OBJECTIVE: Develop a method for harvesting and exploiting object
oriented data from IDEF models of command and control systems.
DESCRIPTION: As we move into the 21st century, the Air Force faces the
daunting task of re-engineering legacy systems to take advantage of
advances in Information Technology. The DOD Joint Technical
Architecture (JTA), requires an open, standard-based approach offering
significant opportunities for reducing cost and cutting development
and fielding time through enhancing software portability ease of
systems upgrade, and hardware independence. The basis for the JTA is
the Defense Information Infrastructure (DII) Common Operating
Environment (COE). The COE concept provides for a reusable sense of
common software services via standard application program interfaces
(API). This concept mandates the use of object-oriented technology in
both the analysis and design of current and future systems. Both the
Global Command and Control System (GCCS) and the Global Combat Support
System (GCSS), which are being built upon the JTA and COE standards,
require the migration of legacy command and control systems to these
new, unified systems. Successful migration of these legacy systems will
require the evolution of those systems to object oriented technology.
The advantages of object oriented technology in reusability,
efficiency, and development are well-established. What isn't so well
established is how one takes advantage of this technology in order to
evolve legacy systems or develop new ones.Part of the re-engineering,
or even understanding, of any system is the modeling of that system.
Modeling techniques mandated by the JTA include IDEF0 for activity
modeling and IDEF1X for data modeling. There can be much
object-oriented information implicit in such models. Exploitation of
such information would allow object-oriented analysis and design,
which, in turn, would lead to the building of a new, evolved
object-oriented system. The Air Force, then, is looking for methods of
extracting object-oriented information from IDEF models and using it
to expedite the object-oriented analysis and design of new systems.

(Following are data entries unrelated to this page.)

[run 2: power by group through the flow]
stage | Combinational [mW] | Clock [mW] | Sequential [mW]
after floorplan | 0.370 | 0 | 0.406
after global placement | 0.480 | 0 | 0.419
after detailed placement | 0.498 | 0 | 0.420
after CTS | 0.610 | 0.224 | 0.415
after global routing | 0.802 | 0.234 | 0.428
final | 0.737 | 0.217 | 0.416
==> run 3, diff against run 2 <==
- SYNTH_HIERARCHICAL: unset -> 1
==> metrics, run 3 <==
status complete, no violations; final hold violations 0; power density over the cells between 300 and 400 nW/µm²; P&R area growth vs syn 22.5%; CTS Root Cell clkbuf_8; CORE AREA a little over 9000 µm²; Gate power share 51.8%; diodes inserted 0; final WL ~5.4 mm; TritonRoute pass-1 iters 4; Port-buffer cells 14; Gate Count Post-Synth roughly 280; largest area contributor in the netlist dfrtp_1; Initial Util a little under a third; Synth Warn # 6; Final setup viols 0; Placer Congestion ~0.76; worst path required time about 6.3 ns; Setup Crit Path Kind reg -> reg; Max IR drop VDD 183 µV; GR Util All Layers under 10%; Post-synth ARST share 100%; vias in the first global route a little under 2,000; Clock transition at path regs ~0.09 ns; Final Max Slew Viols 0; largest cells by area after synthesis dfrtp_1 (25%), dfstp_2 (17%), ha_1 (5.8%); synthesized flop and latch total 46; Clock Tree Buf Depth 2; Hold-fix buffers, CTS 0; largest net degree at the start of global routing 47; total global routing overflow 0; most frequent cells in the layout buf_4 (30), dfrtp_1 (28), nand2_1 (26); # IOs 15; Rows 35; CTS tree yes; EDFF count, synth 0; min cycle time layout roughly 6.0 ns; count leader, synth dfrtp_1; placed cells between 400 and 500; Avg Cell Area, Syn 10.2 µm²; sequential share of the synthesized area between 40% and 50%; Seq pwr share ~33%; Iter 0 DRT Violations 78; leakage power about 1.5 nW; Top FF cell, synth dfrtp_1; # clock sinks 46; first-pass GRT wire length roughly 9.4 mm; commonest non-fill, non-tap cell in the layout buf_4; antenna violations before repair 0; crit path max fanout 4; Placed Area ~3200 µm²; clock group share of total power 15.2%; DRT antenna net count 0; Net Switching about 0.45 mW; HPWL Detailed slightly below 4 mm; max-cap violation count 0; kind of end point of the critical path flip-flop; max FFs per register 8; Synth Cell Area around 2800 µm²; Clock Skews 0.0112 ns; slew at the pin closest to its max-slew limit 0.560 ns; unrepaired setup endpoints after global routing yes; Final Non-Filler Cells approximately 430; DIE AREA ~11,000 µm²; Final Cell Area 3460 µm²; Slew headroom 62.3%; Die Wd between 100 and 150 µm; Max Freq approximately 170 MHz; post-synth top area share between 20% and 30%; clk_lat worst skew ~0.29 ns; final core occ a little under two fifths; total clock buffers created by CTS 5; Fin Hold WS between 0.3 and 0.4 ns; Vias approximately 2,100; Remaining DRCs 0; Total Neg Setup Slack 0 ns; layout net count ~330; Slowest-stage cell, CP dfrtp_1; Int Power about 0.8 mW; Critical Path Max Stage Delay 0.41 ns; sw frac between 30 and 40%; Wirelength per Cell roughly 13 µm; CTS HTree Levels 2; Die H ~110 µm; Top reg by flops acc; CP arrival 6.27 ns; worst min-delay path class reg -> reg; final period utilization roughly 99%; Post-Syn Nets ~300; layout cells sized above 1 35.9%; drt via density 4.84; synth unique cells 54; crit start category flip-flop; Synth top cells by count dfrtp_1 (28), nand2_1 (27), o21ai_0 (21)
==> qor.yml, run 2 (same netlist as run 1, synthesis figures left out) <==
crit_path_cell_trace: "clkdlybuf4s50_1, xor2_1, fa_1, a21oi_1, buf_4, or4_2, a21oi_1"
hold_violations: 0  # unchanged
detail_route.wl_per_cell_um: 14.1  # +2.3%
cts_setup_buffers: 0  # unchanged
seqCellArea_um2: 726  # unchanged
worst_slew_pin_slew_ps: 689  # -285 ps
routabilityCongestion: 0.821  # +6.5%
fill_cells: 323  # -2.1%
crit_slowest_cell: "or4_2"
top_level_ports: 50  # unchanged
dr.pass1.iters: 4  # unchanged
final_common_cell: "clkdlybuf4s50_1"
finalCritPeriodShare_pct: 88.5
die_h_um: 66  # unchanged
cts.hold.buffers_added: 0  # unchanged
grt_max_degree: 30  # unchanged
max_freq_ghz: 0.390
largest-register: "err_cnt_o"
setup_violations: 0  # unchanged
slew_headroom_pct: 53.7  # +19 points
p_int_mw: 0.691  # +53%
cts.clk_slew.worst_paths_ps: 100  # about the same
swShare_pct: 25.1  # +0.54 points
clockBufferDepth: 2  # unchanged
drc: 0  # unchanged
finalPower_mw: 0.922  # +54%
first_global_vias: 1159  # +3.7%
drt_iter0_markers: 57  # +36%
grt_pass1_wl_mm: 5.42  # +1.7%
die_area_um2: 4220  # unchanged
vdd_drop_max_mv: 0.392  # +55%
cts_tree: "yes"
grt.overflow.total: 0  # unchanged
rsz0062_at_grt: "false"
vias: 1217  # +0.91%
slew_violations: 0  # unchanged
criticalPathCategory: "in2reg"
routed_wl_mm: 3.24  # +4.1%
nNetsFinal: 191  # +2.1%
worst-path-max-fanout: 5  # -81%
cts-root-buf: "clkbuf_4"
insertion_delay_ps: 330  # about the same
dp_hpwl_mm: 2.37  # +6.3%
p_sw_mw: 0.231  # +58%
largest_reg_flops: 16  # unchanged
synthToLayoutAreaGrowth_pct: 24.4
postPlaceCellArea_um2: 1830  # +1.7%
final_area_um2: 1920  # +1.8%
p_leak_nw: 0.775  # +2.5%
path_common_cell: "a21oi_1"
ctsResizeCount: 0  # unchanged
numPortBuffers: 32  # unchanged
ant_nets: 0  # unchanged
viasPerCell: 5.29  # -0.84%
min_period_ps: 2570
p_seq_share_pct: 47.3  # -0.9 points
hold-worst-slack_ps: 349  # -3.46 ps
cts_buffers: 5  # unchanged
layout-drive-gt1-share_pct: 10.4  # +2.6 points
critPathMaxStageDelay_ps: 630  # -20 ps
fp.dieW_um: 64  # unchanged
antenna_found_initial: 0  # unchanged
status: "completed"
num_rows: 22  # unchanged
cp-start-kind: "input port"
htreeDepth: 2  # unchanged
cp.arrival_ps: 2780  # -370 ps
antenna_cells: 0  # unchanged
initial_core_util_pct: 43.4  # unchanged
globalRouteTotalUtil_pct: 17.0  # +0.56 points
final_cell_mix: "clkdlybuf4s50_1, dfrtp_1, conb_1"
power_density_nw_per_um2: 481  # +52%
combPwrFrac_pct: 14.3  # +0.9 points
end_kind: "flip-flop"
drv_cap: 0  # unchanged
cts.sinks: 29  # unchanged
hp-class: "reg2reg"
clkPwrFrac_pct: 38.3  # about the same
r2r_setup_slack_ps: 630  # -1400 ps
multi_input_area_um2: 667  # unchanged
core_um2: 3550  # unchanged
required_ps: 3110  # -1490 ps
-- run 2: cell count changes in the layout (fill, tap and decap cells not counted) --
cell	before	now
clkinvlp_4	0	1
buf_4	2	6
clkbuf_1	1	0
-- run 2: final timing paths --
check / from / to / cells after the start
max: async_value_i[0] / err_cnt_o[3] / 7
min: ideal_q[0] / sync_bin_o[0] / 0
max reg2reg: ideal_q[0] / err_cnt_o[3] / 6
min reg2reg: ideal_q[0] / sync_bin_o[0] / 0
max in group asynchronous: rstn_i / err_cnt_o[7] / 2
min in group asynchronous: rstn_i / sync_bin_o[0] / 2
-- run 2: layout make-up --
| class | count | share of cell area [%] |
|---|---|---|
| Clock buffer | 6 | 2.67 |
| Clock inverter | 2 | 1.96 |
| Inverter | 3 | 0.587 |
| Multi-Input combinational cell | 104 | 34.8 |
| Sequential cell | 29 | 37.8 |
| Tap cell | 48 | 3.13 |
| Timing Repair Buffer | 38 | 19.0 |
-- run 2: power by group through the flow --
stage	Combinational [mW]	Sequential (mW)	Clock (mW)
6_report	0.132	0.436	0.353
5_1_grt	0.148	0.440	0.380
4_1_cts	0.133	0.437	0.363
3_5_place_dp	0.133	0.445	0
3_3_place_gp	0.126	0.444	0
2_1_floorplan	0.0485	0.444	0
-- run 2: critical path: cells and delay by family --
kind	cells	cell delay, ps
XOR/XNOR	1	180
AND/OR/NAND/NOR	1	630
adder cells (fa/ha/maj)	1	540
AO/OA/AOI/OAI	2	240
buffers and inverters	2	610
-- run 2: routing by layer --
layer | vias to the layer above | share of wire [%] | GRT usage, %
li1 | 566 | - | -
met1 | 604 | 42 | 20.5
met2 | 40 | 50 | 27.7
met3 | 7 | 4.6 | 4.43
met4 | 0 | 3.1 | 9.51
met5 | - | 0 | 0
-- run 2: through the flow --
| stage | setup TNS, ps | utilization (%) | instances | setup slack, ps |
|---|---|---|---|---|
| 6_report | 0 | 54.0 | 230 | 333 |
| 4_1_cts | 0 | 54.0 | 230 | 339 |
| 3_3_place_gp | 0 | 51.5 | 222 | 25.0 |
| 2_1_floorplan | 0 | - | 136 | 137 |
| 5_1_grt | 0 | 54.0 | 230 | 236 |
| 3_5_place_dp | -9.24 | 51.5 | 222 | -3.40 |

PHASE I: Design and demonstrate the feasibility of a technique for
extracting object oriented data from IDEF models; design and
demonstrate a technique for using this data for the object-oriented
analysis of an existing system and the object-oriented analysis and
design of a future system. PHASE II: Construct and demonstrate a
software tool based on the technique developed in Phase I. Demonstrate
the effectiveness of this technique. PHASE III DUAL USE APPLICATIONS:
This software will be useful in the evolution of any information
technology reliant system, whether for commercial or defense
applications. The DOD Joint Technical Architecture (JTA), with its
foundation in the DII COE, has a great need for such software in the
evolution of legacy command and control systems, the development of new
command and control systems, and in ensuring compliance of developing
systems with DII COE standards. This software could also be highly
useful throughout the spiral development process delineated in the
Electronic Systems Center (ESC) Command and Control Acquisition
Framework. In the commercial sector, similar trends in systems and
software development require a tool for object oriented analysis and
design of existing and future products. This software would greatly
assist the Object Modeling Technique (OMT) process, from requirements
and analysis through design and coding. The prevalence of IDEF modeling
in the commercial sector testifies to the need to turn conceptual
models into real systems. This software will provide the means for
accomplishing this transformation. KEY WORDS: Object Oriented Analysis,
Object Oriented Design, Object Oriented Technology, Object Oriented
Data, IDEF Command and Control Models, Migration of Legacy Systems,
Reusable Software, System Modeling. SBIR TOPIC #AF98-126. TECHNICAL
POINT OF CONTACT: Jerry L. Dussault, RL/C3AB (315) 330-2067. TITLE:
Advanced Distributed C4I Simulation Capabilities. CATEGORY: Exploratory
Development. DOD CRITICAL TECHNOLOGY AREA: B19. SERVICE CRITICAL
TECHNOLOGY AREA: AF1. OBJECTIVE: Develop Modeling and Simulation
technology for use in analysis, training, and acquisition based
modeling. DESCRIPTION: Historically, Modeling and Simulation (M&S)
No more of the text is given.